I’m finding these past couple weeks I have been struggling with my mornings. More so the past week and a half because in nighttime my sleep has been restless. I am not sure why, but as my vision continues to go I am starting to get more dizzy feeling, even when I lay in bed and it is somewhat dark. I’ve been having weird dreams right about the time that I’m supposed to be getting up, I’ve been talking more in my sleep and there is some evenings where the bed pans never seem to end. I’m finding by the time that I get up in the morning I have been thinking back to when getting ready used to be more than just getting ready. The other morning especially, I was a bit upset. I had to hold in my tears until after breakfast because then, in my whiteness I just started crying. Like a lot of other things I am forgetting, I was trying to remember what it was like when getting ready in the morning was a fun experience. Like all the times when you could get out of bed and brush your teeth and see what was in your closet and have several options for the day.  Here I can’t remember what colors I have of my t-shirts, and really, unless I have a specific one I do remember, just go along with whatever they pick out for me. There used to be a time when at home my health care aide would even pick out some socks and jewelry to go along with my outfit. Not that any of that essentially matters anymore, but I think the other day what really got me was my hair. No matter how many times I tried to explain how I like my hair clipped back, it can never be done right. No one can do it just like Mom. And it was in that moment that all a sudden I got the homesickness again and just really wanted to be out of here. The thing is, that I know that I cannot, but as things progress, so does this white of a veil in my eyes, that in the morning time simply still cry out to God and say, “Can I just please break through this veil and see color again?”

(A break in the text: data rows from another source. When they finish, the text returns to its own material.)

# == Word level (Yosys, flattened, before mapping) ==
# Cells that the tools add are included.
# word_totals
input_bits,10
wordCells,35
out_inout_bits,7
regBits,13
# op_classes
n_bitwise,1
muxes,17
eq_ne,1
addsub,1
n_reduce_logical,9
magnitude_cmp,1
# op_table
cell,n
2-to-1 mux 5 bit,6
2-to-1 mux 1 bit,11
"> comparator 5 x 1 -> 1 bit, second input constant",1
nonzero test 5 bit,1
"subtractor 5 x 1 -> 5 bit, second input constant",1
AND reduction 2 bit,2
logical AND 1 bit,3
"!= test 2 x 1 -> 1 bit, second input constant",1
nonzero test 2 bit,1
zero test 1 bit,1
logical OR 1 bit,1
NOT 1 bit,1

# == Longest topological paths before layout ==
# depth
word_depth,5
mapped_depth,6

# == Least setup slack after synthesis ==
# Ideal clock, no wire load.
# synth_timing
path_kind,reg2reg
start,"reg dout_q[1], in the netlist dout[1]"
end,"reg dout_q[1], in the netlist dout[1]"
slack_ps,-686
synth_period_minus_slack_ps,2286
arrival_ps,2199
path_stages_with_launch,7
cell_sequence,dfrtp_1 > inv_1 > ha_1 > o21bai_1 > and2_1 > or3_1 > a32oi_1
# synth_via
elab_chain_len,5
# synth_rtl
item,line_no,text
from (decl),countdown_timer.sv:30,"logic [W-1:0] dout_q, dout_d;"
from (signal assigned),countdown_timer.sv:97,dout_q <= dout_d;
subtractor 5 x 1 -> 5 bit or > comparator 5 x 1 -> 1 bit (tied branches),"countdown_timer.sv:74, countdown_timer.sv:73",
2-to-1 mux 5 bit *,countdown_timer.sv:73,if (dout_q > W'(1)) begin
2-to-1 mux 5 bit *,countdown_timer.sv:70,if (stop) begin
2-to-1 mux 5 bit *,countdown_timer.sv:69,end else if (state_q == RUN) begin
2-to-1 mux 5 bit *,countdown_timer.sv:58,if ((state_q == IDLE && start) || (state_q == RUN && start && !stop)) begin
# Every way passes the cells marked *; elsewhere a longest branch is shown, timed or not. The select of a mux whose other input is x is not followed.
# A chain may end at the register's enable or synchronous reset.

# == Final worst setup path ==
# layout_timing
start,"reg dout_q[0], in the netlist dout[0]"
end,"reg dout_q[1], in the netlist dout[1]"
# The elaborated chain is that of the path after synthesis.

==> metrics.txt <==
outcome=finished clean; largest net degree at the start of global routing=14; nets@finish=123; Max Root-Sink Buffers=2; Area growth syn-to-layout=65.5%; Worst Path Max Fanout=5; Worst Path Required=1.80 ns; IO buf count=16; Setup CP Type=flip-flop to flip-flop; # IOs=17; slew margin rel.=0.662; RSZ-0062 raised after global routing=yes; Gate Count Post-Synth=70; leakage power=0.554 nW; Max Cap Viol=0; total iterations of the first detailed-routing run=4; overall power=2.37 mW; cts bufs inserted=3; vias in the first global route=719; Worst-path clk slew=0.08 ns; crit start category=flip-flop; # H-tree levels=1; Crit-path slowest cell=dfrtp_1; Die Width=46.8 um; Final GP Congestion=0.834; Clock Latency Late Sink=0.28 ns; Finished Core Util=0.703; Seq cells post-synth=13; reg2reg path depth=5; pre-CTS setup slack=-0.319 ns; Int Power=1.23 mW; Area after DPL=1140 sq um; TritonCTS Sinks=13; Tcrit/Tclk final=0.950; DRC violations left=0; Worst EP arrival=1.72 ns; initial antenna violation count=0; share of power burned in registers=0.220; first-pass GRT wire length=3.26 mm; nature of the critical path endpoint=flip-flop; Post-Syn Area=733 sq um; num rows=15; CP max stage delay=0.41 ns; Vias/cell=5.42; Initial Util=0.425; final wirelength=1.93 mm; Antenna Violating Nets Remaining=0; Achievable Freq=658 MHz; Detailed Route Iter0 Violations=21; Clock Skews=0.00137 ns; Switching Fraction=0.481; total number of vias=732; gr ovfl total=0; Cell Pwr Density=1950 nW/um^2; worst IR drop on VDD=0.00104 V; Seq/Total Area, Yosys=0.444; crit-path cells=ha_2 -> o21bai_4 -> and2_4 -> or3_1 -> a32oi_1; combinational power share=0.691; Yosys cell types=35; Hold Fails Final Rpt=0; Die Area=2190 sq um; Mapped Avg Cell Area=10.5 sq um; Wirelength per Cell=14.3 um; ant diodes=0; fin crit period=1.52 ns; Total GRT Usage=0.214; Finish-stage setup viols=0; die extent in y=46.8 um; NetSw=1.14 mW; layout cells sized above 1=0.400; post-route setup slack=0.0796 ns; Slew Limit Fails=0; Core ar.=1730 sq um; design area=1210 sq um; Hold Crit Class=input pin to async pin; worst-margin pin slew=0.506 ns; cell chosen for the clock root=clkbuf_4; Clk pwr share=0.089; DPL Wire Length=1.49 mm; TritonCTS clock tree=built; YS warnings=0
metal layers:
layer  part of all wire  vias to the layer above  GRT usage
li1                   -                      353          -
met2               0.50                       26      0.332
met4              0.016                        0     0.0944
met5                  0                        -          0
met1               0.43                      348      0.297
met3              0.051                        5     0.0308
## src/rtl/trading_pkg.sv

```systemverilog
// Shared types for the quote-to-order path: order sides, serialiser states
// and the queued quote entry layout.
package trading_pkg;

    localparam int DROP_CNT_WIDTH = 16;
    localparam int QUOTE_PRICE_W  = 32;
    localparam int QUOTE_STOCK_W  = 2;

    typedef enum logic {
        SIDE_BUY  = 1'b0,
        SIDE_SELL = 1'b1
    } order_side_e;

    // Field order is the same as the FIFO word packed by quote_order_gen.
    typedef struct packed {
        logic [QUOTE_STOCK_W-1:0] stock;
        logic [QUOTE_PRICE_W-1:0] buy;
        logic [QUOTE_PRICE_W-1:0] sell;
        logic                     buy_en;
        logic                     sell_en;
    } quote_entry_t;

    typedef enum logic [1:0] {
        SER_IDLE      = 2'd0,
        SER_SEND_BUY  = 2'd1,
        SER_SEND_SELL = 2'd2
    } ser_state_e;

endpackage

```

## src/rtl/quote_fifo.sv

```systemverilog
// Synchronous FIFO with full/empty flags; DEPTH must be a power of two.
module quote_fifo #(
    parameter int WIDTH = 8,
    parameter int DEPTH = 8
) (
    input  logic             clk,
    input  logic             rst,
    input  logic             push,
    input  logic [WIDTH-1:0] wr_data,
    input  logic             pop,
    output logic [WIDTH-1:0] rd_data,
    output logic             full,
    output logic             empty
);

    localparam int AW = $clog2(DEPTH);

    logic [AW:0]      wr_ptr, rd_ptr;
    logic [WIDTH-1:0] mem [DEPTH];
    logic             do_push, do_pop;

    // Extra pointer bit distinguishes full from empty when the indices match.
    assign empty   = (wr_ptr == rd_ptr);
    assign full    = (wr_ptr[AW] != rd_ptr[AW]) && (wr_ptr[AW-1:0] == rd_ptr[AW-1:0]);
    assign do_push = push && !full;
    assign do_pop  = pop && !empty;
    assign rd_data = mem[rd_ptr[AW-1:0]];

    always_ff @(posedge clk or posedge rst) begin
        if (rst) begin
            wr_ptr <= '0;
            rd_ptr <= '0;
        end else begin
            if (do_push) wr_ptr <= wr_ptr + 1'b1;
            if (do_pop)  rd_ptr <= rd_ptr + 1'b1;
        end
    end

    always_ff @(posedge clk) begin
        if (do_push) mem[wr_ptr[AW-1:0]] <= wr_data;
    end

endmodule

```

## src/rtl/quote_order_gen.sv

```systemverilog
// Queues buy/sell quote pairs and serialises them into single-side orders on a
// valid/ready stream. Define QUOTE_DEDUP_EN to suppress sides whose price repeats.
module quote_order_gen
    import trading_pkg::*;
#(
    parameter int DATA_WIDTH = 32,
    parameter int NUM_STOCKS = 4,
    parameter int FIFO_DEPTH = 8,
    parameter int SEQ_WIDTH  = 16
) (
    input  logic                          i_clk,
    input  logic                          i_reset,
    input  logic                          i_data_valid,
    input  logic [$clog2(NUM_STOCKS)-1:0] i_stock_id,
    input  logic [DATA_WIDTH-1:0]         i_buy_price,
    input  logic [DATA_WIDTH-1:0]         i_sell_price,
    output logic                          o_order_valid,
    input  logic                          i_order_ready,
    output logic                          o_order_side,
    output logic [$clog2(NUM_STOCKS)-1:0] o_order_stock_id,
    output logic [DATA_WIDTH-1:0]         o_order_price,
    output logic [SEQ_WIDTH-1:0]          o_order_seq,
    output logic [DROP_CNT_WIDTH-1:0]     o_drop_count
);

    localparam int ID_W    = $clog2(NUM_STOCKS);
    localparam int ENTRY_W = ID_W + 2 * DATA_WIDTH + 2;

    function automatic logic [DROP_CNT_WIDTH-1:0] sat_inc(input logic [DROP_CNT_WIDTH-1:0] v);
        return (v == '1) ? v : v + 1'b1;
    endfunction

    // ---- Stage 1: input register and side mask ----
    logic                  vld_p1;
    logic [ID_W-1:0]       stock_p1;
    logic [DATA_WIDTH-1:0] buy_p1, sell_p1;
    logic                  buy_en_p1, sell_en_p1;
    logic                  push_req_p1, push_ok_p1;
    logic                  fifo_full, fifo_empty, fifo_pop;
    logic [ENTRY_W-1:0]    fifo_rd;

    always_ff @(posedge i_clk or posedge i_reset) begin
        if (i_reset) begin
            vld_p1   <= 1'b0;
            stock_p1 <= '0;
            buy_p1   <= '0;
            sell_p1  <= '0;
        end else begin
            vld_p1 <= i_data_valid;
            if (i_data_valid) begin
                stock_p1 <= i_stock_id;
                buy_p1   <= i_buy_price;
                sell_p1  <= i_sell_price;
            end
        end
    end

`ifdef QUOTE_DEDUP_EN
    logic [DATA_WIDTH-1:0] tbl_buy  [NUM_STOCKS];
    logic [DATA_WIDTH-1:0] tbl_sell [NUM_STOCKS];
    logic [NUM_STOCKS-1:0] tbl_vld;

    assign buy_en_p1  = !tbl_vld[stock_p1] || (tbl_buy[stock_p1]  != buy_p1);
    assign sell_en_p1 = !tbl_vld[stock_p1] || (tbl_sell[stock_p1] != sell_p1);

    // Table only learns from quotes that actually entered the FIFO.
    always_ff @(posedge i_clk or posedge i_reset) begin
        if (i_reset)         tbl_vld <= '0;
        else if (push_ok_p1) tbl_vld[stock_p1] <= 1'b1;
    end

    always_ff @(posedge i_clk) begin
        if (push_ok_p1) begin
            if (buy_en_p1)  tbl_buy[stock_p1]  <= buy_p1;
            if (sell_en_p1) tbl_sell[stock_p1] <= sell_p1;
        end
    end
`else
    assign buy_en_p1  = 1'b1;
    assign sell_en_p1 = 1'b1;
`endif

    assign push_req_p1 = vld_p1 && (buy_en_p1 || sell_en_p1);
    assign push_ok_p1  = push_req_p1 && !fifo_full;

    always_ff @(posedge i_clk or posedge i_reset) begin
        if (i_reset)                       o_drop_count <= '0;
        else if (push_req_p1 && fifo_full) o_drop_count <= sat_inc(o_drop_count);
    end

    quote_fifo #(
        .WIDTH (ENTRY_W),
        .DEPTH (FIFO_DEPTH)
    ) u_fifo (
        .clk     (i_clk),
        .rst     (i_reset),
        .push    (push_ok_p1),
        .wr_data ({stock_p1, buy_p1, sell_p1, buy_en_p1, sell_en_p1}),
        .pop     (fifo_pop),
        .rd_data (fifo_rd),
        .full    (fifo_full),
        .empty   (fifo_empty)
    );

    // ---- Stage 2: serialiser hold register and FSM ----
    logic [ID_W-1:0]       head_stock;
    logic [DATA_WIDTH-1:0] head_buy, head_sell;
    logic                  head_buy_en, head_sell_en;
    logic [ID_W-1:0]       stock_p2;
    logic [DATA_WIDTH-1:0] buy_p2, sell_p2;
    logic                  sell_en_p2;
    ser_state_e            state, state_nxt;
    logic                  xfer;

    assign {head_stock, head_buy, head_sell, head_buy_en, head_sell_en} = fifo_rd;

    always_comb begin
        state_nxt = state;
        fifo_pop  = 1'b0;
        case (state)
            SER_IDLE: begin
                if (!fifo_empty) begin
                    fifo_pop  = 1'b1;
                    state_nxt = head_buy_en ? SER_SEND_BUY : SER_SEND_SELL;
                end
            end
            SER_SEND_BUY: begin
                if (i_order_ready) state_nxt = sell_en_p2 ? SER_SEND_SELL : SER_IDLE;
            end
            SER_SEND_SELL: begin
                if (i_order_ready) state_nxt = SER_IDLE;
            end
            default: state_nxt = SER_IDLE;
        endcase
    end

    always_ff @(posedge i_clk or posedge i_reset) begin
        if (i_reset) begin
            state       <= SER_IDLE;
            stock_p2    <= '0;
            buy_p2      <= '0;
            sell_p2     <= '0;
            sell_en_p2  <= 1'b0;
            o_order_seq <= '0;
        end else begin
            state <= state_nxt;
            if (fifo_pop) begin
                stock_p2   <= head_stock;
                buy_p2     <= head_buy;
                sell_p2    <= head_sell;
                sell_en_p2 <= head_sell_en;
            end
            if (xfer) o_order_seq <= o_order_seq + 1'b1;
        end
    end

    assign o_order_valid    = (state != SER_IDLE);
    assign xfer             = o_order_valid && i_order_ready;
    assign o_order_side     = (state == SER_SEND_SELL) ? SIDE_SELL : SIDE_BUY;
    assign o_order_stock_id = stock_p2;
    assign o_order_price    = (state == SER_SEND_SELL) ? sell_p2 :
                              (state == SER_SEND_BUY)  ? buy_p2  : '0;

endmodule

```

The color white is usually one that represents purity, like a bride, which is why I thought of seeing through a veil. But the white in my eyes I consider a stumbling block. It will fade from the dark to a light color, and to where I can kind of make out shadows if people are wearing dark clothing. In my hours of sitting in whiteness I still ask God what comes next because I can’t see anything past this veil. The other morning I did remember a poem that I wrote in high school that’s called Crystal Clear Carpet. It says,

“Life is a journey

Starring on crystal clear Carpet

Dipped in heaven’s colors

To each of us a gift.”

Sometimes since then, in the way that I feel like I’m spinning in circles, even though I just sit, I try to think of all the things of how life is still a gift. In Michael W. Smith’s song, “This Is Your Time,” came to mind in which he writes,

“This is your time

And this is your dance

Live every moment

Leave nothing to chance

Swim in the sea

Drink of the deep

Embrace the mystery of all you can be.”

I don’t know how to embrace my mystery just sitting in a chair in whiteness, but today, walking back from physical therapy, not being able to see anything in front of me, but trusting my physical therapist’s arms around me with every step that I take, could be just a little bit of that mystery. And I could see in the greater picture that also might be my walking through this life, as if seeing through a veil might also be trusting that one day that veil will be lifted and now I can see color. Until then, I will just keep seeking even if I cannot see with typical eyes.

Jeremiah 29:11-14 (ESV)

11 For I know the plans I have for you, declares the Lord, plans for welfare and not for evil, to give you a future and a hope. 12 Then you will call upon me and come and pray to me, and I will hear you. 13 You will seek me and find me, when you seek me with all your heart. 14 I will be found by you, declares the Lord, and I will restore your fortunes and gather you from all the nations and all the places where I have driven you, declares the Lord, and I will bring you back to the place from which I sent you into exile.